Expression and clinical correlation of casein kinase 1γ2 in head and neck squamous cell carcinoma
10.3760/cma.j.cn121382-20201111-00204
- VernacularTitle:头颈部鳞癌中酪蛋白激酶1γ2的表达及临床相关性研究
- Author:
Zhen YANG
1
;
Chunying HUANG
;
He JIANG
;
Jinguang YAO
Author Information
1. 右江民族医学院口腔医学院,百色 533000
- Keywords:
Casein kinase 1γ2;
Head and neck squamous cell carcinoma;
Prognosis;
Molecular mechanism
- From:
International Journal of Biomedical Engineering
2021;44(2):106-112
- CountryChina
- Language:Chinese
-
Abstract:
Objective:To explore the role of casein kinase 1 gamma 2 (CSNK1G2) in the development and progression of head and neck squamous cell carcinoma (HNSC).Methods:Based on the Cancer Genome Atlas (TCGA), LinkedOmics and UALCAN were used to analyze the relationship among the mRNA expression of CSNK1G2, methylation, copy number variation and clinical indicators in HNSC, as well as to analysis CSNK1G2 related co-expression genes and proteins.
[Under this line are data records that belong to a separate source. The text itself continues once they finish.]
File: src/rtl/seq_mul6.sv
// seq_mul6: 6-bit unsigned shift-add multiplier built around an external prefix adder.
// Optional feature: define SEQ_MUL6_ZERO_BYPASS_EN to short-cut zero operands straight to DONE.
module seq_mul6 #(
  parameter int WIDTH = 6
) (
  input  logic               clk,
  input  logic               rst_n,
  input  logic               in_valid,
  output logic               in_ready,
  input  logic [WIDTH-1:0]   a,
  input  logic [WIDTH-1:0]   b,
  output logic               out_valid,
  input  logic               out_ready,
  output logic [2*WIDTH-1:0] p,
  output logic [WIDTH-1:0]   add_x,
  output logic [WIDTH-1:0]   add_y,
  input  logic [WIDTH-1:0]   add_s,
  input  logic               add_cout,
  output logic               busy
);

  typedef enum logic [1:0] {
    ST_IDLE = 2'd0,
    ST_RUN  = 2'd1,
    ST_DONE = 2'd2
  } state_e;

  localparam logic [2:0] CNT_INIT = 3'(WIDTH);

  state_e           state_q, state_d;
  logic [WIDTH-1:0] acc_hi_q, acc_hi_d;
  logic [WIDTH-1:0] acc_lo_q, acc_lo_d;
  logic [WIDTH-1:0] mcand_q, mcand_d;
  logic [2:0]       cnt_q, cnt_d;

  // State and datapath registers with synchronous active-low reset.
  always_ff @(posedge clk) begin
    if (!rst_n) begin
      state_q  <= ST_IDLE;
      acc_hi_q <= {WIDTH{1'b0}};
      acc_lo_q <= {WIDTH{1'b0}};
      mcand_q  <= {WIDTH{1'b0}};
      cnt_q    <= 3'd0;
    end else begin
      state_q  <= state_d;
      acc_hi_q <= acc_hi_d;
      acc_lo_q <= acc_lo_d;
      mcand_q  <= mcand_d;
      cnt_q    <= cnt_d;
    end
  end

  // Next-state logic: load in IDLE, one adder pass plus right shift per RUN cycle.
  always_comb begin
    state_d  = state_q;
    acc_hi_d = acc_hi_q;
    acc_lo_d = acc_lo_q;
    mcand_d  = mcand_q;
    cnt_d    = cnt_q;
    case (state_q)
      ST_IDLE: begin
        if (in_valid) begin
          acc_hi_d = {WIDTH{1'b0}};
          acc_lo_d = b;
          mcand_d  = a;
          cnt_d    = CNT_INIT;
          state_d  = ST_RUN;
`ifdef SEQ_MUL6_ZERO_BYPASS_EN
          if ((a == {WIDTH{1'b0}}) || (b == {WIDTH{1'b0}})) begin
            acc_lo_d = {WIDTH{1'b0}};
            state_d  = ST_DONE;
          end else begin
            state_d  = ST_RUN;
          end
`else
`endif
        end else begin
          state_d = ST_IDLE;
        end
      end
      ST_RUN: begin
        // The adder carry becomes the new top bit of the shifted accumulator.
        {acc_hi_d, acc_lo_d} = {add_cout, add_s, acc_lo_q[WIDTH-1:1]};
        cnt_d = cnt_q - 3'd1;
        if (cnt_q == 3'd1) begin
          state_d = ST_DONE;
        end else begin
          state_d = ST_RUN;
        end
      end
      ST_DONE: begin
        if (out_ready) begin
          state_d = ST_IDLE;
        end else begin
          state_d = ST_DONE;
        end
      end
      default: begin
        state_d = ST_IDLE;
      end
    endcase
  end

  // in_ready is gated by rst_n so nothing is accepted while reset is asserted.
  assign in_ready  = (state_q == ST_IDLE) && rst_n;
  assign out_valid = (state_q == ST_DONE);
  assign busy      = (state_q == ST_RUN);
  assign p         = {acc_hi_q, acc_lo_q};
  assign add_x     = acc_hi_q;
  assign add_y     = acc_lo_q[0] ? mcand_q : {WIDTH{1'b0}};

endmodule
The expression of CSNK1G2 in HNSC was verified by RT-qPCR experiments of clinical samples. Protein interaction network analysis on CSNK1G2 expression-related proteins was performed using STRING database.Results:UALCAN analysis showed that the expression of CSNK1G2 mRNA in HNSC was higher than that in normal tissues ( P<0.001), and the expression of CSNK1G2 mRNA was up-regulated in lower differentiation and Human Papilloma Virus (HPV)-positive HNSC (all P<0.05). But in HNSC with different pathological stages, different age stages and different lymph node metastasis stages (N stage), there was no difference in the amount of CSNK1G2 mRNA expression (all P>0.05). The RT-qPCR experiment confirmed the increased expression of CSNK1G2 mRNA in HNSC. LinkedOmincs analysis results showed that CSNK1G2 mRNA expression was positively correlated with CSNK1G2 copy number variation ( P<0.001) and negatively correlated with methylation ( P<0.001). Survival analysis results showed that high CSNK1G2 mRNA expression and copy number mutations predicted better survival ( P=0.033, P=0.015), while methylation levels were not associated with survival ( P=0.458). Gene set enrichment analysis results showed that CSNK1G2-related co-expression genes were mainly in DNA replication. The STRING's protein interaction network analysis results showed that TP53, CHEK1, and CHEK2 may be key proteins. These proteins are significantly associated with high expression levels of CSNK1G2. Conclusions:CSNK1G2 may cooperate with TP53, CHEK1 and CHEK2 related proteins to promote the development of HNSC and tumor proliferation, but does not affect the metastasis and spread of HNSC. An increase in the expression of CSNK1G2 in HNSC may indicate a better survival prognosis.